» Data excerpts
┌──

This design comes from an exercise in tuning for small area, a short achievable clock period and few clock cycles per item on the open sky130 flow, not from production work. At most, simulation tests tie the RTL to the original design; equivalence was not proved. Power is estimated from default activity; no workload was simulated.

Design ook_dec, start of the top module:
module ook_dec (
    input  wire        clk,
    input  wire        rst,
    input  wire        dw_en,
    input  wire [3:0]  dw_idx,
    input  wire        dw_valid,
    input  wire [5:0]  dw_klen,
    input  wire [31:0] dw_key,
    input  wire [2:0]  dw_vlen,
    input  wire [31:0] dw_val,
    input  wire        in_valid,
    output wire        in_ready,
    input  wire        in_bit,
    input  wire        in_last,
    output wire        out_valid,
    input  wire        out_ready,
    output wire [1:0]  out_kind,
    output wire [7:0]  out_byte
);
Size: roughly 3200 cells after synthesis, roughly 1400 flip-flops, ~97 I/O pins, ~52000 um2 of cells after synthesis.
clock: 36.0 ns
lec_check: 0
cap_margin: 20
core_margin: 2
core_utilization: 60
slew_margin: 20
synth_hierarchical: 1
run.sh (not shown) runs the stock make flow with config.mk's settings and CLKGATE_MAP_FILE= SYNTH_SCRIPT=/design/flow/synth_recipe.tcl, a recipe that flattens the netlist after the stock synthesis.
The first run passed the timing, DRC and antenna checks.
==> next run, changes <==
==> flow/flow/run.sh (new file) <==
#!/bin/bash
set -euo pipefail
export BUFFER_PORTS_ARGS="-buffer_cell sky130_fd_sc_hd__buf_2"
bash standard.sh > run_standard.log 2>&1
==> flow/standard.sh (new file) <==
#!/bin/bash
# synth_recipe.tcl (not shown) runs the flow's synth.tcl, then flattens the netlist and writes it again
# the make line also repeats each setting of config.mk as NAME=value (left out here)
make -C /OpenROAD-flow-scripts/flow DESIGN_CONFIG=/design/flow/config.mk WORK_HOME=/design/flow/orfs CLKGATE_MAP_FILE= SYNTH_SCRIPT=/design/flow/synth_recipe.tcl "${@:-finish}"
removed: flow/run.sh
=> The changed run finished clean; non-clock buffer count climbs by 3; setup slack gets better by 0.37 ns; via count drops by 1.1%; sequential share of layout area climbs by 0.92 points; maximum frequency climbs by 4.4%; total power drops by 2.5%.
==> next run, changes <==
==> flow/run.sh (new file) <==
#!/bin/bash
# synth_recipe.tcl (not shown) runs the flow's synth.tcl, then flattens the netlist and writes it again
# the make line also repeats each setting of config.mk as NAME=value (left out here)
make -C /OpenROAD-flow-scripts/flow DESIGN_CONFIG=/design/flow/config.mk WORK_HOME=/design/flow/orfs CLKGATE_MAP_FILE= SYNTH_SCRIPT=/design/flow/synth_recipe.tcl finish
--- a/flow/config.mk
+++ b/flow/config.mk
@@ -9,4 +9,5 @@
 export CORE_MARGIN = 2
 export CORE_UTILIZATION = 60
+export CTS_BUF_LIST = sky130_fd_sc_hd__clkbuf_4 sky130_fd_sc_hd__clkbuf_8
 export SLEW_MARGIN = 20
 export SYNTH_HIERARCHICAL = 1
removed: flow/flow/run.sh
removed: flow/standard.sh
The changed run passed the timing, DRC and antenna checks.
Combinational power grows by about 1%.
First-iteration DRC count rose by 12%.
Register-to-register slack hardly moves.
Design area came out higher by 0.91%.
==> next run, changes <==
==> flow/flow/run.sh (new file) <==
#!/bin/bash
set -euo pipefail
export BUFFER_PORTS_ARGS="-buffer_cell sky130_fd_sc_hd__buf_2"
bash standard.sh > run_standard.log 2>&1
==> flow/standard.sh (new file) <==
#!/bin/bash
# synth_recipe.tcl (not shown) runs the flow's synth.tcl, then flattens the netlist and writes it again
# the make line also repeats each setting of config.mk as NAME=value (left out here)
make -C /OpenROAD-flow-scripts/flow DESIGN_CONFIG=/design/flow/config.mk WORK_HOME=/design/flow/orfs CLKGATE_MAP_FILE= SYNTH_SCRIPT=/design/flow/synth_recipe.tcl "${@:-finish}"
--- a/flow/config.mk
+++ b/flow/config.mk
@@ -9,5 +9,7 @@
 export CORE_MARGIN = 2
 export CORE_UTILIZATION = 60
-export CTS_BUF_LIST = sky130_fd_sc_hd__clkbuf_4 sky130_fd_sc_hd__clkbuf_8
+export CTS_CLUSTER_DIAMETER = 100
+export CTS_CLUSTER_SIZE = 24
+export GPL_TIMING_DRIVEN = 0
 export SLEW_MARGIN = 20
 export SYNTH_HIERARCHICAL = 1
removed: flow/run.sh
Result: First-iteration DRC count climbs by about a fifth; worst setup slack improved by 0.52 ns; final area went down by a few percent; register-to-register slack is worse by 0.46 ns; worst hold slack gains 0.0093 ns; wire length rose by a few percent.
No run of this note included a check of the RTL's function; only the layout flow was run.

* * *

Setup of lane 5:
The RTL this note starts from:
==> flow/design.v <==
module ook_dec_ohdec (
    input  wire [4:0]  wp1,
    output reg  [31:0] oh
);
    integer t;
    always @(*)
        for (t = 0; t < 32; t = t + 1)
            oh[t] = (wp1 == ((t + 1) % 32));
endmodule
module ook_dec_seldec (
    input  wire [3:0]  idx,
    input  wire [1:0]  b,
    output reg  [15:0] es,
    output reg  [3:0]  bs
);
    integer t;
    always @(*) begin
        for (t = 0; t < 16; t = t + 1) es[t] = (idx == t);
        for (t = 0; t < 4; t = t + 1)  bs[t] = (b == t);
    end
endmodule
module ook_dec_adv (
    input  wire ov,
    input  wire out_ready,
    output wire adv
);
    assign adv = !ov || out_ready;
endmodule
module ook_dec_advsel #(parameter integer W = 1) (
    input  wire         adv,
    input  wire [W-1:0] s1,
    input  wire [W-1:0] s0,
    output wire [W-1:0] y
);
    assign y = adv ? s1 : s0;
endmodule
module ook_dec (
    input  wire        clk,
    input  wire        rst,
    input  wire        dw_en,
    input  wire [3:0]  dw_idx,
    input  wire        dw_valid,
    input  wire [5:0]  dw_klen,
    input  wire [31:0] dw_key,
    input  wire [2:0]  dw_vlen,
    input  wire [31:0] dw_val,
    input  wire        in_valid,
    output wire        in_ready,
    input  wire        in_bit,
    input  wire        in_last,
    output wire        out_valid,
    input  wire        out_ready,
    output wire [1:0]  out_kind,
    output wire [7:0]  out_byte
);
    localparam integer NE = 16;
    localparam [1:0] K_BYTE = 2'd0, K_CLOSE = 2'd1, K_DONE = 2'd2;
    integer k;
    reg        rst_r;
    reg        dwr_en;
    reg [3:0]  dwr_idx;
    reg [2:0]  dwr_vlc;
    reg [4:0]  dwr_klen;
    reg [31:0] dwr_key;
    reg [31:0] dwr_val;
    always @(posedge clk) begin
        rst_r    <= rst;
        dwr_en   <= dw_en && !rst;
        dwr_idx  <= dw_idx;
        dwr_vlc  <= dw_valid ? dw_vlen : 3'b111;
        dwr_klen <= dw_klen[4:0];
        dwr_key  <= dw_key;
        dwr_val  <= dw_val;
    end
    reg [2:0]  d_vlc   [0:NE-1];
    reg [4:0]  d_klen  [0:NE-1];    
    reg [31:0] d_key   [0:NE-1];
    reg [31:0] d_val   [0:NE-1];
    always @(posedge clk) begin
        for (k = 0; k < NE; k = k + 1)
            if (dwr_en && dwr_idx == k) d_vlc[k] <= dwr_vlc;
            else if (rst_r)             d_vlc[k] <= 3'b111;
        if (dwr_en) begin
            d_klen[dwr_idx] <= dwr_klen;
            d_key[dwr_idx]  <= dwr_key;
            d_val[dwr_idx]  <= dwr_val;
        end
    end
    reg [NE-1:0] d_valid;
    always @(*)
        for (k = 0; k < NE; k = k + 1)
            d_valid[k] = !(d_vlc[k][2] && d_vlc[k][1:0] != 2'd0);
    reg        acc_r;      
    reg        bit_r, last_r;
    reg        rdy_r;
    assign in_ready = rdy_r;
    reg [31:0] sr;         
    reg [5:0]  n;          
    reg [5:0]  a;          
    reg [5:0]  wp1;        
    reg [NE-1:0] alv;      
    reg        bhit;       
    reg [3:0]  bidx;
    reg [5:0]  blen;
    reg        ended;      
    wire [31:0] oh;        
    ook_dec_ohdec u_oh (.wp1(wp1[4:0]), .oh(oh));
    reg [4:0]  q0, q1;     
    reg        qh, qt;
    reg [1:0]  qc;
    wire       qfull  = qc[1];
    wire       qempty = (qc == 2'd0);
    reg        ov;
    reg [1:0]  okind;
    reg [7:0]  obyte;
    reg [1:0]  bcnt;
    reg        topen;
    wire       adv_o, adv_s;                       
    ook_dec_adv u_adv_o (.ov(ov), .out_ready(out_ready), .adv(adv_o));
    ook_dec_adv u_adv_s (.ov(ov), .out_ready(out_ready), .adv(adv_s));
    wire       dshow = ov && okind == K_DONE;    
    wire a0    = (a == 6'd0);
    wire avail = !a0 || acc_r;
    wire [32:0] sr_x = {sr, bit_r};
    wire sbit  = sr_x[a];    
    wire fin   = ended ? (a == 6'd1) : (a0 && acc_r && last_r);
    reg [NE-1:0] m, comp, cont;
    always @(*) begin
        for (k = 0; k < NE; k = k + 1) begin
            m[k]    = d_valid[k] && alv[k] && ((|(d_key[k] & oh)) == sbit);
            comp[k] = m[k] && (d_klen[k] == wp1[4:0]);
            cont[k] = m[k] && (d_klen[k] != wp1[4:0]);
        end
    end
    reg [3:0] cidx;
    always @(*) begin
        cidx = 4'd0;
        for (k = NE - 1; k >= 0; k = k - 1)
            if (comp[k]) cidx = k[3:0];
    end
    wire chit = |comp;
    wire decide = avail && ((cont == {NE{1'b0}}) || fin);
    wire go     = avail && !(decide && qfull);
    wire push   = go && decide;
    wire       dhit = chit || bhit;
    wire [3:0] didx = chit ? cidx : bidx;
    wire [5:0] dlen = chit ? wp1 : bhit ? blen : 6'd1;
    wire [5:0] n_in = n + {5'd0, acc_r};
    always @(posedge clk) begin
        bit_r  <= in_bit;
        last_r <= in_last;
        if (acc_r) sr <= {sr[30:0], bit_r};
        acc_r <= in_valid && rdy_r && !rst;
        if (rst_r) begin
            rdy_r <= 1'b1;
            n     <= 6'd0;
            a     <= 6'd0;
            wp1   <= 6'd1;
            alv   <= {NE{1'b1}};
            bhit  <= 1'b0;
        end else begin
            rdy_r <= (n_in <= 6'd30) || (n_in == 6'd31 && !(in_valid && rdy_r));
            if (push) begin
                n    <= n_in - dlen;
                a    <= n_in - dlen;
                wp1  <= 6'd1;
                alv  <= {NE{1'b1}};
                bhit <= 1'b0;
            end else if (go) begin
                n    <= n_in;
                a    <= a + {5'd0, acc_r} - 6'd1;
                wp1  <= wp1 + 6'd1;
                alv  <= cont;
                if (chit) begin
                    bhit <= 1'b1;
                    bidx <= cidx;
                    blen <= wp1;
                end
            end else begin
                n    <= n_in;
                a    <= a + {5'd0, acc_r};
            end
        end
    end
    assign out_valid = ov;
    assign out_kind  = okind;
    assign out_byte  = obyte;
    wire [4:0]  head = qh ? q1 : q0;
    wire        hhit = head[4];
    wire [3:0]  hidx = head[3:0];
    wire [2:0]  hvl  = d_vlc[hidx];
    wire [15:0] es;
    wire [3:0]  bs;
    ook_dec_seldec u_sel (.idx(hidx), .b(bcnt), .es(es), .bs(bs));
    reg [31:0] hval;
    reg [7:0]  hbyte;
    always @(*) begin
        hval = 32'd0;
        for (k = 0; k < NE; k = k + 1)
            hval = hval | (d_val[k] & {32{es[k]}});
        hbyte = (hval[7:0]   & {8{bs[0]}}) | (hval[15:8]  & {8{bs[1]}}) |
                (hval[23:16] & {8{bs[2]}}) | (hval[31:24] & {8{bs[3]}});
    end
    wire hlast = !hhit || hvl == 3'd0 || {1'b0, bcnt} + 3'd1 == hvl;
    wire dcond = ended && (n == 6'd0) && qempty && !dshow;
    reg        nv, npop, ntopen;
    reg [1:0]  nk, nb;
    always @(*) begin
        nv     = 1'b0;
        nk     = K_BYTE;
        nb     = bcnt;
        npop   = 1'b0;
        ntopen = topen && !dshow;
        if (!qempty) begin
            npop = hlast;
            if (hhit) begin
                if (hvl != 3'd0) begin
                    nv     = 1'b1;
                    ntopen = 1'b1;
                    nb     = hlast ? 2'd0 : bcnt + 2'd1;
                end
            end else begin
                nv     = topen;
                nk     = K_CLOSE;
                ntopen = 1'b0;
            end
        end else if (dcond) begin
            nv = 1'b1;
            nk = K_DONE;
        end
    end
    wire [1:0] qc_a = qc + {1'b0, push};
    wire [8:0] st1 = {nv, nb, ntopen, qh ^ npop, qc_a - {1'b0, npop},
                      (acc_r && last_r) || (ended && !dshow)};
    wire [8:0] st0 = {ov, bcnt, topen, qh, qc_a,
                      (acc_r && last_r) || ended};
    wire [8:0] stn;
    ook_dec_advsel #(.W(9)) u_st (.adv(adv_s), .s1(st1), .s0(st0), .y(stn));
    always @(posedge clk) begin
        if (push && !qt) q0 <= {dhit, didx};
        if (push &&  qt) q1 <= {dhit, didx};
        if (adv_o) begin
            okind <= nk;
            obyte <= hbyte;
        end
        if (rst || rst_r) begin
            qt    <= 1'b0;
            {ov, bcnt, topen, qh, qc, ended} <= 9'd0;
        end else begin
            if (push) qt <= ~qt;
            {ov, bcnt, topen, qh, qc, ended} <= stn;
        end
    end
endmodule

└──

» AIM OF THE EXERCISE
Write down again the exact lines running from the beginning of the data to the line containing "Size: roughly 3200", with both ends included.

» SOLUTION BELOW
This design comes from an exercise in tuning for small area, a short achievable clock period and few clock cycles per item on the open sky130 flow, not from production work. At most, simulation tests tie the RTL to the original design; equivalence was not proved. Power is estimated from default activity; no workload was simulated.

Design ook_dec, start of the top module:
module ook_dec (
    input  wire        clk,
    input  wire        rst,
    input  wire        dw_en,
    input  wire [3:0]  dw_idx,
    input  wire        dw_valid,
    input  wire [5:0]  dw_klen,
    input  wire [31:0] dw_key,
    input  wire [2:0]  dw_vlen,
    input  wire [31:0] dw_val,
    input  wire        in_valid,
    output wire        in_ready,
    input  wire        in_bit,
    input  wire        in_last,
    output wire        out_valid,
    input  wire        out_ready,
    output wire [1:0]  out_kind,
    output wire [7:0]  out_byte
);
Size: roughly 3200 cells after synthesis, roughly 1400 flip-flops, ~97 I/O pins, ~52000 um2 of cells after synthesis.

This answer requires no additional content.